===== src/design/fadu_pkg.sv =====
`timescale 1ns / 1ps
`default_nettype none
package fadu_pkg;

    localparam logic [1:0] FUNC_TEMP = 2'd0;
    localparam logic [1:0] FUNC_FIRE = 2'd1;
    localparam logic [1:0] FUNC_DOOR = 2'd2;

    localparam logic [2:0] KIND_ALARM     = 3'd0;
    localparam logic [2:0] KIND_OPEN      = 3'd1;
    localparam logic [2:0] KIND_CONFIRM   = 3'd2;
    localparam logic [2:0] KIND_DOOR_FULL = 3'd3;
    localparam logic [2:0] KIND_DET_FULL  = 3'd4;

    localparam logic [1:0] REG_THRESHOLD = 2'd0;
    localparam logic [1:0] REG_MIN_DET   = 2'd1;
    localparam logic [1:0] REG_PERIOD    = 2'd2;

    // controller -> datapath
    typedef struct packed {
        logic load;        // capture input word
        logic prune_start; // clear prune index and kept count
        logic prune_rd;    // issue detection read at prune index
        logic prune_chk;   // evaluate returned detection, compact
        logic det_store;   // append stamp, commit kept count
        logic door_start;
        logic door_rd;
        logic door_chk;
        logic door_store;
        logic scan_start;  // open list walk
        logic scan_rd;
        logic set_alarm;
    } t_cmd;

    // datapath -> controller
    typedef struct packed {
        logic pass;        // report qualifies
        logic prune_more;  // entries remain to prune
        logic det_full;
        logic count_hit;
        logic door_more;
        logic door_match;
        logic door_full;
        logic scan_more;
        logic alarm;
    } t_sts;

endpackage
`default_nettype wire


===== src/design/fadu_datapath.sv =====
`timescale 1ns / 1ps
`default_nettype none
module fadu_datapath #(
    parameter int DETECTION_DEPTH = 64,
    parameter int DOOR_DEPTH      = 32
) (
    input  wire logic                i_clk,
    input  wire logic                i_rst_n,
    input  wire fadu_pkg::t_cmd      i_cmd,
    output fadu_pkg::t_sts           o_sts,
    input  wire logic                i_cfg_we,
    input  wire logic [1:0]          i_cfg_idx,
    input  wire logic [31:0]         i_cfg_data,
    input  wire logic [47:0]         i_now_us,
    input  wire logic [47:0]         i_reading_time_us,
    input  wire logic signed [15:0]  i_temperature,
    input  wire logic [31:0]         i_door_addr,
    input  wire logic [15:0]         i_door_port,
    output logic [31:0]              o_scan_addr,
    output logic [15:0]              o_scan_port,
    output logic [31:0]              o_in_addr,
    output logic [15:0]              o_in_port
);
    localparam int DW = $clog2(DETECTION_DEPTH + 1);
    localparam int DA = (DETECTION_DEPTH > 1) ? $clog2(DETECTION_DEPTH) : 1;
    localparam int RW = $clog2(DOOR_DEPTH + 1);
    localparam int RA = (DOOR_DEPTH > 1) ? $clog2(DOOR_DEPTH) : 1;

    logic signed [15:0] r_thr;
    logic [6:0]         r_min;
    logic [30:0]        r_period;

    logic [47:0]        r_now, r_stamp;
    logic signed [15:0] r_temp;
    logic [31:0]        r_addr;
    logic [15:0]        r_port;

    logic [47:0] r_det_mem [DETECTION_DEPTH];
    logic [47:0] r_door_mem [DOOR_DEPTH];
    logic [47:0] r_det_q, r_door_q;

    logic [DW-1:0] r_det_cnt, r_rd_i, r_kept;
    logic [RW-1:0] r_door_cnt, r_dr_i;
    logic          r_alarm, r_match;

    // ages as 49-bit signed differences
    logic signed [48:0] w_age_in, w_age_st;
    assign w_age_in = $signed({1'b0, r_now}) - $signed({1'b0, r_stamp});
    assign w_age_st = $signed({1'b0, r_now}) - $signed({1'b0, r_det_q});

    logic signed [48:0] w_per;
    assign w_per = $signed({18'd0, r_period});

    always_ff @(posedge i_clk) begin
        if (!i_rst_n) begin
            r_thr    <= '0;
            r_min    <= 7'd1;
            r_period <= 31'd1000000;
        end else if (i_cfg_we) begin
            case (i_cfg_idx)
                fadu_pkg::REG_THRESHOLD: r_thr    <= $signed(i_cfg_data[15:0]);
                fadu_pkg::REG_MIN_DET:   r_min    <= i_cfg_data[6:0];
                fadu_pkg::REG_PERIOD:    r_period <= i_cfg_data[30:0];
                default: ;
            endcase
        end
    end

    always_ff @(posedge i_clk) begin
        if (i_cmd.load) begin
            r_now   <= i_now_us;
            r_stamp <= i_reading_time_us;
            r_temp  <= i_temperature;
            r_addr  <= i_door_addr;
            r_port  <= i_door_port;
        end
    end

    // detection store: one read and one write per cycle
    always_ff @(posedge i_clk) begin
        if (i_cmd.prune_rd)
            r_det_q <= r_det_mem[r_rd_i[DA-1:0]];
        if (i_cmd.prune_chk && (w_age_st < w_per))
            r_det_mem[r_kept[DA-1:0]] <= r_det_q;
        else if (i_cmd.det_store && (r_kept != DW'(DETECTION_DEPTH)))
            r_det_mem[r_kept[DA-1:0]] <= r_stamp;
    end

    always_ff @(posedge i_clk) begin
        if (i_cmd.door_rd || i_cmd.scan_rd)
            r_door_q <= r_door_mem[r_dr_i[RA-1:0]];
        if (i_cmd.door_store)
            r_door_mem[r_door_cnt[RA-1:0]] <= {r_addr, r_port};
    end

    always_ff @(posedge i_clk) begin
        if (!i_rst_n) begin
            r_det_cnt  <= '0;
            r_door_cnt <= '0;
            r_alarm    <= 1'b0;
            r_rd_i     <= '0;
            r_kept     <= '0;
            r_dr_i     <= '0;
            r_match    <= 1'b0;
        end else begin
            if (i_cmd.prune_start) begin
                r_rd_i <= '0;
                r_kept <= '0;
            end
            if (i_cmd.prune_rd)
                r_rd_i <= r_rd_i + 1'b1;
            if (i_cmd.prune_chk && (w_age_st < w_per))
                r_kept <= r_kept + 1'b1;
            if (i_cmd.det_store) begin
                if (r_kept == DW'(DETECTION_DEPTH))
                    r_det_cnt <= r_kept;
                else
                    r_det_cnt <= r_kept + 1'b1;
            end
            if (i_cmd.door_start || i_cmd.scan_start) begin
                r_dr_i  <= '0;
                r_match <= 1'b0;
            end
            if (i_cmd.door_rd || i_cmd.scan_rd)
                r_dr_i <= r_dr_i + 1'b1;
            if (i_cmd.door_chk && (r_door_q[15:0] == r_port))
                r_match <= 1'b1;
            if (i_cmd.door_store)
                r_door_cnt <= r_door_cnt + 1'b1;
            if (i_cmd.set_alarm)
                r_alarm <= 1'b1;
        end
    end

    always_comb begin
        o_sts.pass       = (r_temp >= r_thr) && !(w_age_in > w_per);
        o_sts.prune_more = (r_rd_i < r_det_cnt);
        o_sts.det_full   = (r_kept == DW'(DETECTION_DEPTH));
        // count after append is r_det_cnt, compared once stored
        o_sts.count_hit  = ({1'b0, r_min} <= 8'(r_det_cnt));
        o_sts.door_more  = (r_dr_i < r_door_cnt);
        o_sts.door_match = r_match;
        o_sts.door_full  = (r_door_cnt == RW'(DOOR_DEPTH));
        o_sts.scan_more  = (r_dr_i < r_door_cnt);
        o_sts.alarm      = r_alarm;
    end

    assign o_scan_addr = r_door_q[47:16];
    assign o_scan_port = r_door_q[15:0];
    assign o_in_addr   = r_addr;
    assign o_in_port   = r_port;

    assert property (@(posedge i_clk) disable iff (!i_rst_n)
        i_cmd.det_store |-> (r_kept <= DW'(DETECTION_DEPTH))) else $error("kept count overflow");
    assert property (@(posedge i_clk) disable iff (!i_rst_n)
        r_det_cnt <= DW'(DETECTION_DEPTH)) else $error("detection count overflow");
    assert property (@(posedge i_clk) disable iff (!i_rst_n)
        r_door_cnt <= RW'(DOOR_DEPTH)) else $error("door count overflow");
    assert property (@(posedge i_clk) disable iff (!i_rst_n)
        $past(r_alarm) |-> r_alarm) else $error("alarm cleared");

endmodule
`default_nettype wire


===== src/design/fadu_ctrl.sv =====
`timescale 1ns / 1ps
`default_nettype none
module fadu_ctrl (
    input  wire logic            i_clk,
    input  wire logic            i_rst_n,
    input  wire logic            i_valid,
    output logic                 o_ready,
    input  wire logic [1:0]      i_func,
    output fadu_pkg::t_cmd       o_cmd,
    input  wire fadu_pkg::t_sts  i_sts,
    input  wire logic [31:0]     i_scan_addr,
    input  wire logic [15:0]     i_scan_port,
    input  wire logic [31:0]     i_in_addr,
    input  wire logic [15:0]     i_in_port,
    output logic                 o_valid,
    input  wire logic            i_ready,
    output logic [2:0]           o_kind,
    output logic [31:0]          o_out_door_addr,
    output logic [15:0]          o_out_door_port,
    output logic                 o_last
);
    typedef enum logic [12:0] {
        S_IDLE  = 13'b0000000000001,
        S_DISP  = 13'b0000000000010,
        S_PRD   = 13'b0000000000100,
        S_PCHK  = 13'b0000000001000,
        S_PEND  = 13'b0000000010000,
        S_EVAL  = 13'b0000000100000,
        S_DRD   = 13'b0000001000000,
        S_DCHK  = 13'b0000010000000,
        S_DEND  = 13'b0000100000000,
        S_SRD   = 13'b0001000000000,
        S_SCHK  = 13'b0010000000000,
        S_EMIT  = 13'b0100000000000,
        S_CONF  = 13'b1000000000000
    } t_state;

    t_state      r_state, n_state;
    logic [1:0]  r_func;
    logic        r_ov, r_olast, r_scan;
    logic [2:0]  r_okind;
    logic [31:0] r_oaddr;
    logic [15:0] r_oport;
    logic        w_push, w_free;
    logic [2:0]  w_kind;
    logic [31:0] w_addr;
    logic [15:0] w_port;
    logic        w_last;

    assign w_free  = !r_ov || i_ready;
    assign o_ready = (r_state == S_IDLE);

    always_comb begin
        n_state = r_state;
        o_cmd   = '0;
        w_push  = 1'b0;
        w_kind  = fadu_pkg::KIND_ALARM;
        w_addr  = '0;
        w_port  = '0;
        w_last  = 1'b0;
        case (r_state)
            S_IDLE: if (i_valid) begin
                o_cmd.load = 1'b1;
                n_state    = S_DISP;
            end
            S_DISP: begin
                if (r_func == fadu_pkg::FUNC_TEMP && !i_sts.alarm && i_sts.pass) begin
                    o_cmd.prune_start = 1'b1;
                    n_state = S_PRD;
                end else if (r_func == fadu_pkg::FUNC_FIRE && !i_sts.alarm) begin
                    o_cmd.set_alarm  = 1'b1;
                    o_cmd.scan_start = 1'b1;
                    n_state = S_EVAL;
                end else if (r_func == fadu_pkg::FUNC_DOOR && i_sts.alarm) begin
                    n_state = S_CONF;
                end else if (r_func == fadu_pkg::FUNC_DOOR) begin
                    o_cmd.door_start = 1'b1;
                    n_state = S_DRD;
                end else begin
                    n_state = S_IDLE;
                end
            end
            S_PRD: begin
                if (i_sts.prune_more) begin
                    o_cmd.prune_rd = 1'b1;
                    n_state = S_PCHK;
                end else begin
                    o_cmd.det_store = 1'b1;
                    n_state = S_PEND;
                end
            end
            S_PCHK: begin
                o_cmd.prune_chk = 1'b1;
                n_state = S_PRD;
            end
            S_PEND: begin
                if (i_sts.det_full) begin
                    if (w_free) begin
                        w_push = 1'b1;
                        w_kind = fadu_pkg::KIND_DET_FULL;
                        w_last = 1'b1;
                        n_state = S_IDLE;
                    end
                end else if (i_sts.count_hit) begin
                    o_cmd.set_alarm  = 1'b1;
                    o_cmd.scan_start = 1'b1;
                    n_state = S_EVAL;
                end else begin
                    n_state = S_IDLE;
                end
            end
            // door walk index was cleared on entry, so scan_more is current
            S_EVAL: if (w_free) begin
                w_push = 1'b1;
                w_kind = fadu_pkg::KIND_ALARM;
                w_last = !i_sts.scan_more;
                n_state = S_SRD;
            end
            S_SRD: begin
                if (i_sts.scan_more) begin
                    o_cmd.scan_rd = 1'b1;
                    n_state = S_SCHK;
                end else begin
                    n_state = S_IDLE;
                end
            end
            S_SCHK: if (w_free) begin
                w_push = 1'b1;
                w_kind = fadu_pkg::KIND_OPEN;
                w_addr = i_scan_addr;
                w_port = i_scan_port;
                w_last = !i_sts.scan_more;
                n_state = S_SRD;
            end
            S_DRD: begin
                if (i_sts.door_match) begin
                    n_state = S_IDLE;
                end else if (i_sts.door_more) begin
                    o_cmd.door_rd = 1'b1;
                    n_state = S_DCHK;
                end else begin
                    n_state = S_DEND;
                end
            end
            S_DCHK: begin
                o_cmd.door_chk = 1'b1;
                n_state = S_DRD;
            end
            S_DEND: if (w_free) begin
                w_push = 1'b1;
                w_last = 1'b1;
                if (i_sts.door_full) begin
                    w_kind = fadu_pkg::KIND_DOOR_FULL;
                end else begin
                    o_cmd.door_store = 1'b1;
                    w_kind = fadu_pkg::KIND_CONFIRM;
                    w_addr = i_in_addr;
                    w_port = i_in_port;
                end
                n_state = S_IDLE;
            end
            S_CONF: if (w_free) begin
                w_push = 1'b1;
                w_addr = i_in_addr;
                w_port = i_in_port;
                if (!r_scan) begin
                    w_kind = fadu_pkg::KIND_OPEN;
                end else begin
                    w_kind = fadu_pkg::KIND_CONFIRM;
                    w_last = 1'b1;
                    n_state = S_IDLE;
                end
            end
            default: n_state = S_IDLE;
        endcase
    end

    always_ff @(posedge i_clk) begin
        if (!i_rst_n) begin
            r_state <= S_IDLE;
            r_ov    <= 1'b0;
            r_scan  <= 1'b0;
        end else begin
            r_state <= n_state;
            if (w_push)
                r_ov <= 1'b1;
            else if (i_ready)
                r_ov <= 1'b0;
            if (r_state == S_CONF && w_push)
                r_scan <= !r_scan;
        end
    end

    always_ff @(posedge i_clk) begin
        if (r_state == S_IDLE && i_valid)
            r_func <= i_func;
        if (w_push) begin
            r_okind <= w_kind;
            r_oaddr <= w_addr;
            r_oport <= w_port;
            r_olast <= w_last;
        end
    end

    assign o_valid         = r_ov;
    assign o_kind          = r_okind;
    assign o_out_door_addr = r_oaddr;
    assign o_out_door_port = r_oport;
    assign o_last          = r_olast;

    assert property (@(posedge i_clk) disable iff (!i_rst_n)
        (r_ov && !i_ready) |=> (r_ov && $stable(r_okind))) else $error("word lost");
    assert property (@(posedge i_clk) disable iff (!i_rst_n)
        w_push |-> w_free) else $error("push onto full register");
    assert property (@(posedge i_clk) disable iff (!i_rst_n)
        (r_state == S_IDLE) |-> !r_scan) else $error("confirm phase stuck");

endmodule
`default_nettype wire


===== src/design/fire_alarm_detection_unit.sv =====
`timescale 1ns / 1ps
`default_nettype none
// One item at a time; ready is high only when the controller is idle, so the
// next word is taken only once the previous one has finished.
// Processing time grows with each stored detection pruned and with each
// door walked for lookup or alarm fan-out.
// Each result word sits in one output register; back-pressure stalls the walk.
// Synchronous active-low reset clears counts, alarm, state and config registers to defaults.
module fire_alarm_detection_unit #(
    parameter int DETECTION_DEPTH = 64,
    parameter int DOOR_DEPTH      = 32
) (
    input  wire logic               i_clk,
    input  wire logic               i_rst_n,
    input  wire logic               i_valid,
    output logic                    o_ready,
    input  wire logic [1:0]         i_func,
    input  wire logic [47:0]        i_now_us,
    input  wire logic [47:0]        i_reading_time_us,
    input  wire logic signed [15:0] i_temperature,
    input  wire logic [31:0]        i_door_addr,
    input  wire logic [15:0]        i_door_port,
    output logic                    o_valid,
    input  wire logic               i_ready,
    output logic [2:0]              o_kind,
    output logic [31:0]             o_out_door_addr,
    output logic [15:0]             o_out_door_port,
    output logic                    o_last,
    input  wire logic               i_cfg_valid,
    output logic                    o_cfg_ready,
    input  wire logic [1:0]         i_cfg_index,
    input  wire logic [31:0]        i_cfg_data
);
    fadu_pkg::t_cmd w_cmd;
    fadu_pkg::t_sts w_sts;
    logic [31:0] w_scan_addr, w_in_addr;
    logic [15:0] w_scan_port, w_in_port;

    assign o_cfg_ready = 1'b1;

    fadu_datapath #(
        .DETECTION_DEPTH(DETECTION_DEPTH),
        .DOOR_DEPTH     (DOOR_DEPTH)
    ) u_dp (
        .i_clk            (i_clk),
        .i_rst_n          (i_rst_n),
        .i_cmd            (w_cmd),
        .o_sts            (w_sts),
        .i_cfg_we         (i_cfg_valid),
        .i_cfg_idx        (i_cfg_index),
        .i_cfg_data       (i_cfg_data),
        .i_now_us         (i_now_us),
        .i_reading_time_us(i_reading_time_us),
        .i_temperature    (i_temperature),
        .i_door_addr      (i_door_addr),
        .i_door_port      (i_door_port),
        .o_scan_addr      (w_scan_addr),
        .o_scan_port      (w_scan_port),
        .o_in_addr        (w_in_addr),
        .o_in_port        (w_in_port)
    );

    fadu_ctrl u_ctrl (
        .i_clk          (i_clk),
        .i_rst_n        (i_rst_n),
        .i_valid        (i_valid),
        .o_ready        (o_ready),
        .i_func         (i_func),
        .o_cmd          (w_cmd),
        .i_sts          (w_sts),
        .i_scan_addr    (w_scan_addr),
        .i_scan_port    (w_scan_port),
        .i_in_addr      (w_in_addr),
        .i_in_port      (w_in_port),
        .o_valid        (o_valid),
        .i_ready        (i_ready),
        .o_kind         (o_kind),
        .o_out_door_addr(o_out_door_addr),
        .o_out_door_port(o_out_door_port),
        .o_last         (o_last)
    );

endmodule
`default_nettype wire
§
__Your task__.
Write only the number of lines in the listing that hold the word "load".

__Answer section__.
3